**BRIEF**
From the entries below, return exactly the lines beginning at the one that contains "flip-flops and latches: 41 / 1030" and ending at the one that contains "369 | 0.00151 |", both of them included, and only those lines.

[Collected data]
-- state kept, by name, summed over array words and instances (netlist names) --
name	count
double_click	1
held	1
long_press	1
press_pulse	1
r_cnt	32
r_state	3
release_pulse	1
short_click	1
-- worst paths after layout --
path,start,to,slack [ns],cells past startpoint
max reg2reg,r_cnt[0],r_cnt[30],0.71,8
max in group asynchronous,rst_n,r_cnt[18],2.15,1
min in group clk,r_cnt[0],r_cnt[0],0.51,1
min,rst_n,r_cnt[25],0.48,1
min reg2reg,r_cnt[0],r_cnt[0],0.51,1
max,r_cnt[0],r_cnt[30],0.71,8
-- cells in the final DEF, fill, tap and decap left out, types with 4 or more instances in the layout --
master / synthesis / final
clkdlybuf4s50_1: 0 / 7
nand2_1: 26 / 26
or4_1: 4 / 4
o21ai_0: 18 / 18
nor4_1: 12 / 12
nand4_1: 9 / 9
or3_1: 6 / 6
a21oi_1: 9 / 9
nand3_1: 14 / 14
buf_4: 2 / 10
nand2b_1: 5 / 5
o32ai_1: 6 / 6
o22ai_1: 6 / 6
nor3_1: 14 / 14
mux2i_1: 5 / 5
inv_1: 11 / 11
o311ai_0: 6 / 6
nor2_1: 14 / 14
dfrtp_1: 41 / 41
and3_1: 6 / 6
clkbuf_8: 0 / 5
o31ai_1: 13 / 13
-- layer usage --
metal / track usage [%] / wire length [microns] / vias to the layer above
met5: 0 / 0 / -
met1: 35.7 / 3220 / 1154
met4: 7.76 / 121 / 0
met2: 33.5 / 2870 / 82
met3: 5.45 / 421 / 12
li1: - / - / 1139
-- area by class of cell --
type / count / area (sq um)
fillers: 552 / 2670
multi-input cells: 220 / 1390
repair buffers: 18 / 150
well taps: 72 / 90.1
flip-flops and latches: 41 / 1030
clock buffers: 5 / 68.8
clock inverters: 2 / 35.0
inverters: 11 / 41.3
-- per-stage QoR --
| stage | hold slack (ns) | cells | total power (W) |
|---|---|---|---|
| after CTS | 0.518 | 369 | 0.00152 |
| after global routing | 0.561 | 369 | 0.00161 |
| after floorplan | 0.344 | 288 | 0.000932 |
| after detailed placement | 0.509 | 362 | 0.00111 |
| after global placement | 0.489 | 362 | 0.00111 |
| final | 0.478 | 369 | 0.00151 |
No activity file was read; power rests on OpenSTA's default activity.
<file path="src/rtl/reg_status_if.sv">
// Issue / commit / regfile-write bundle for the register status controller.
// The slave modport is the controller's view; the master modport is the core's side.
interface reg_status_if #(
  parameter int TAG_W = 3
);
  logic             issueValid;
  logic             issueRdWrite;
  logic [4:0]       issueRd;
  logic [TAG_W-1:0] issueTag;
  logic [4:0]       issueRs1;
  logic [4:0]       issueRs2;
  logic             issueStall;
  logic             rs1Busy;
  logic             rs2Busy;
  logic [TAG_W-1:0] rs1Tag;
  logic [TAG_W-1:0] rs2Tag;
  logic             commitValid;
  logic             commitRdWrite;
  logic [4:0]       commitRd;
  logic [TAG_W-1:0] commitTag;
  logic [31:0]      commitData;
  logic             flush;
  logic             rfWriteEnable;
  logic [4:0]       rfWriteIndex;
  logic [31:0]      rfWriteData;
  logic [TAG_W:0]   inflight;

  modport slave (
    input  issueValid, issueRdWrite, issueRd, issueTag, issueRs1, issueRs2,
    input  commitValid, commitRdWrite, commitRd, commitTag, commitData, flush,
    output issueStall, rs1Busy, rs2Busy, rs1Tag, rs2Tag,
    output rfWriteEnable, rfWriteIndex, rfWriteData, inflight
  );

  modport master (
    output issueValid, issueRdWrite, issueRd, issueTag, issueRs1, issueRs2,
    output commitValid, commitRdWrite, commitRd, commitTag, commitData, flush,
    input  issueStall, rs1Busy, rs2Busy, rs1Tag, rs2Tag,
    input  rfWriteEnable, rfWriteIndex, rfWriteData, inflight
  );
endinterface

</file>
<file path="src/rtl/reg_status_ctrl.sv">
// Tracks pending writers per architectural register, sequences the regfile
// write port from ROB commits, and stalls issue when every ROB tag is in use.
module reg_status_ctrl #(
  parameter int TAG_W = 3,
  parameter int NREG  = 32
) (
  input logic         clk,
  input logic         rst,
  reg_status_if.slave rsc_if
);
  localparam logic [TAG_W:0] DEPTH = {1'b1, {TAG_W{1'b0}}};
  localparam logic [TAG_W:0] ONE   = {{TAG_W{1'b0}}, 1'b1};

  logic [NREG-1:0]  busy_q, busy_d;
  logic [TAG_W-1:0] tag_q [NREG];
  logic [TAG_W-1:0] tag_d [NREG];
  logic [TAG_W:0]   inflight_q, inflight_d;
  logic             rf_we_q;
  logic [4:0]       rf_idx_q;
  logic [31:0]      rf_data_q;

  logic issue_acc;
  logic commit_hit;
  logic rf_wr;
  logic [TAG_W:0] lk1, lk2;

  // Source lookup: a same-cycle commit of the current owner reads as not busy.
  function automatic logic [TAG_W:0] lookup(
    input logic [4:0]       rs,
    input logic             b,
    input logic [TAG_W-1:0] t,
    input logic             cv,
    input logic             cw,
    input logic [4:0]       crd,
    input logic [TAG_W-1:0] ctag
  );
    lookup = '0;
    if (rs != 5'd0 && b && !(cv && cw && crd == rs && ctag == t))
      lookup = {1'b1, t};
  endfunction

  assign rsc_if.issueStall = (inflight_q == DEPTH);
  assign issue_acc  = rsc_if.issueValid && !rsc_if.issueStall && !rsc_if.flush;
  assign commit_hit = rsc_if.commitValid && rsc_if.commitRdWrite && rsc_if.commitRd != 5'd0 &&
                      busy_q[rsc_if.commitRd] && tag_q[rsc_if.commitRd] == rsc_if.commitTag;
  assign rf_wr      = rsc_if.commitValid && rsc_if.commitRdWrite && rsc_if.commitRd != 5'd0;

  assign lk1 = lookup(rsc_if.issueRs1, busy_q[rsc_if.issueRs1], tag_q[rsc_if.issueRs1],
                      rsc_if.commitValid, rsc_if.commitRdWrite, rsc_if.commitRd, rsc_if.commitTag);
  assign lk2 = lookup(rsc_if.issueRs2, busy_q[rsc_if.issueRs2], tag_q[rsc_if.issueRs2],
                      rsc_if.commitValid, rsc_if.commitRdWrite, rsc_if.commitRd, rsc_if.commitTag);

  assign rsc_if.rs1Busy = lk1[TAG_W];
  assign rsc_if.rs1Tag  = lk1[TAG_W-1:0];
  assign rsc_if.rs2Busy = lk2[TAG_W];
  assign rsc_if.rs2Tag  = lk2[TAG_W-1:0];

  // Issue is applied after commit so a same-cycle re-issue keeps the register busy.
  always_comb begin
    busy_d = busy_q;
    tag_d  = tag_q;
    if (commit_hit)
      busy_d[rsc_if.commitRd] = 1'b0;
    if (issue_acc && rsc_if.issueRdWrite && rsc_if.issueRd != 5'd0) begin
      busy_d[rsc_if.issueRd] = 1'b1;
      tag_d[rsc_if.issueRd]  = rsc_if.issueTag;
    end
    if (rsc_if.flush)
      busy_d = '0;
    busy_d[0] = 1'b0;
  end

  always_comb begin
    inflight_d = inflight_q;
    if (rsc_if.flush)
      inflight_d = '0;
    else if (issue_acc && !rsc_if.commitValid)
      inflight_d = inflight_q + ONE;
    else if (!issue_acc && rsc_if.commitValid && inflight_q != '0)
      inflight_d = inflight_q - ONE;
  end

  always_ff @(posedge clk or posedge rst) begin
    if (rst) begin
      busy_q     <= '0;
      tag_q      <= '{default: '0};
      inflight_q <= '0;
      rf_we_q    <= 1'b0;
      rf_idx_q   <= '0;
      rf_data_q  <= '0;
    end else begin
      busy_q     <= busy_d;
      tag_q      <= tag_d;
      inflight_q <= inflight_d;
      rf_we_q    <= rf_wr;
      if (rf_wr) begin
        rf_idx_q  <= rsc_if.commitRd;
        rf_data_q <= rsc_if.commitData;
      end
    end
  end

  assign rsc_if.rfWriteEnable = rf_we_q;
  assign rsc_if.rfWriteIndex  = rf_idx_q;
  assign rsc_if.rfWriteData   = rf_data_q;
  assign rsc_if.inflight      = inflight_q;
endmodule

</file>
<file path="src/flat_wrapper.sv">
// flat-port wrapper written by rule: the top's interface ports become plain ports
module reg_status_ctrl_flat 
#(
  parameter int TAG_W = 3,
  parameter int NREG  = 32
)
  (clk, rst, rsc_if_issueValid, rsc_if_issueRdWrite, rsc_if_issueRd, rsc_if_issueTag, rsc_if_issueRs1, rsc_if_issueRs2, rsc_if_commitValid, rsc_if_commitRdWrite, rsc_if_commitRd, rsc_if_commitTag, rsc_if_commitData, rsc_if_flush, rsc_if_issueStall, rsc_if_rs1Busy, rsc_if_rs2Busy, rsc_if_rs1Tag, rsc_if_rs2Tag, rsc_if_rfWriteEnable, rsc_if_rfWriteIndex, rsc_if_rfWriteData, rsc_if_inflight);
  reg_status_if #(.TAG_W(TAG_W)) rsc_if_i ();
  input logic clk;
  input logic rst;
  input wire logic [$bits(rsc_if_i.issueValid)-1:0] rsc_if_issueValid;
  input wire logic [$bits(rsc_if_i.issueRdWrite)-1:0] rsc_if_issueRdWrite;
  input wire logic [$bits(rsc_if_i.issueRd)-1:0] rsc_if_issueRd;
  input wire logic [$bits(rsc_if_i.issueTag)-1:0] rsc_if_issueTag;
  input wire logic [$bits(rsc_if_i.issueRs1)-1:0] rsc_if_issueRs1;
  input wire logic [$bits(rsc_if_i.issueRs2)-1:0] rsc_if_issueRs2;
  input wire logic [$bits(rsc_if_i.commitValid)-1:0] rsc_if_commitValid;
  input wire logic [$bits(rsc_if_i.commitRdWrite)-1:0] rsc_if_commitRdWrite;
  input wire logic [$bits(rsc_if_i.commitRd)-1:0] rsc_if_commitRd;
  input wire logic [$bits(rsc_if_i.commitTag)-1:0] rsc_if_commitTag;
  input wire logic [$bits(rsc_if_i.commitData)-1:0] rsc_if_commitData;
  input wire logic [$bits(rsc_if_i.flush)-1:0] rsc_if_flush;
  output wire logic [$bits(rsc_if_i.issueStall)-1:0] rsc_if_issueStall;
  output wire logic [$bits(rsc_if_i.rs1Busy)-1:0] rsc_if_rs1Busy;
  output wire logic [$bits(rsc_if_i.rs2Busy)-1:0] rsc_if_rs2Busy;
  output wire logic [$bits(rsc_if_i.rs1Tag)-1:0] rsc_if_rs1Tag;
  output wire logic [$bits(rsc_if_i.rs2Tag)-1:0] rsc_if_rs2Tag;
  output wire logic [$bits(rsc_if_i.rfWriteEnable)-1:0] rsc_if_rfWriteEnable;
  output wire logic [$bits(rsc_if_i.rfWriteIndex)-1:0] rsc_if_rfWriteIndex;
  output wire logic [$bits(rsc_if_i.rfWriteData)-1:0] rsc_if_rfWriteData;
  output wire logic [$bits(rsc_if_i.inflight)-1:0] rsc_if_inflight;
  assign rsc_if_i.issueValid = rsc_if_issueValid;
  assign rsc_if_i.issueRdWrite = rsc_if_issueRdWrite;
  assign rsc_if_i.issueRd = rsc_if_issueRd;
  assign rsc_if_i.issueTag = rsc_if_issueTag;
  assign rsc_if_i.issueRs1 = rsc_if_issueRs1;
  assign rsc_if_i.issueRs2 = rsc_if_issueRs2;
  assign rsc_if_i.commitValid = rsc_if_commitValid;
  assign rsc_if_i.commitRdWrite = rsc_if_commitRdWrite;
  assign rsc_if_i.commitRd = rsc_if_commitRd;
  assign rsc_if_i.commitTag = rsc_if_commitTag;
  assign rsc_if_i.commitData = rsc_if_commitData;
  assign rsc_if_i.flush = rsc_if_flush;
  assign rsc_if_issueStall = rsc_if_i.issueStall;
  assign rsc_if_rs1Busy = rsc_if_i.rs1Busy;
  assign rsc_if_rs2Busy = rsc_if_i.rs2Busy;
  assign rsc_if_rs1Tag = rsc_if_i.rs1Tag;
  assign rsc_if_rs2Tag = rsc_if_i.rs2Tag;
  assign rsc_if_rfWriteEnable = rsc_if_i.rfWriteEnable;
  assign rsc_if_rfWriteIndex = rsc_if_i.rfWriteIndex;
  assign rsc_if_rfWriteData = rsc_if_i.rfWriteData;
  assign rsc_if_inflight = rsc_if_i.inflight;
  reg_status_ctrl #(.TAG_W(TAG_W), .NREG(NREG)) u_core (.clk(clk), .rst(rst), .rsc_if(rsc_if_i));
endmodule
</file>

**ANSWER SPACE**
flip-flops and latches: 41 / 1030
clock buffers: 5 / 68.8
clock inverters: 2 / 35.0
inverters: 11 / 41.3
-- per-stage QoR --
| stage | hold slack (ns) | cells | total power (W) |
|---|---|---|---|
| after CTS | 0.518 | 369 | 0.00152 |
| after global routing | 0.561 | 369 | 0.00161 |
| after floorplan | 0.344 | 288 | 0.000932 |
| after detailed placement | 0.509 | 362 | 0.00111 |
| after global placement | 0.489 | 362 | 0.00111 |
| final | 0.478 | 369 | 0.00151 |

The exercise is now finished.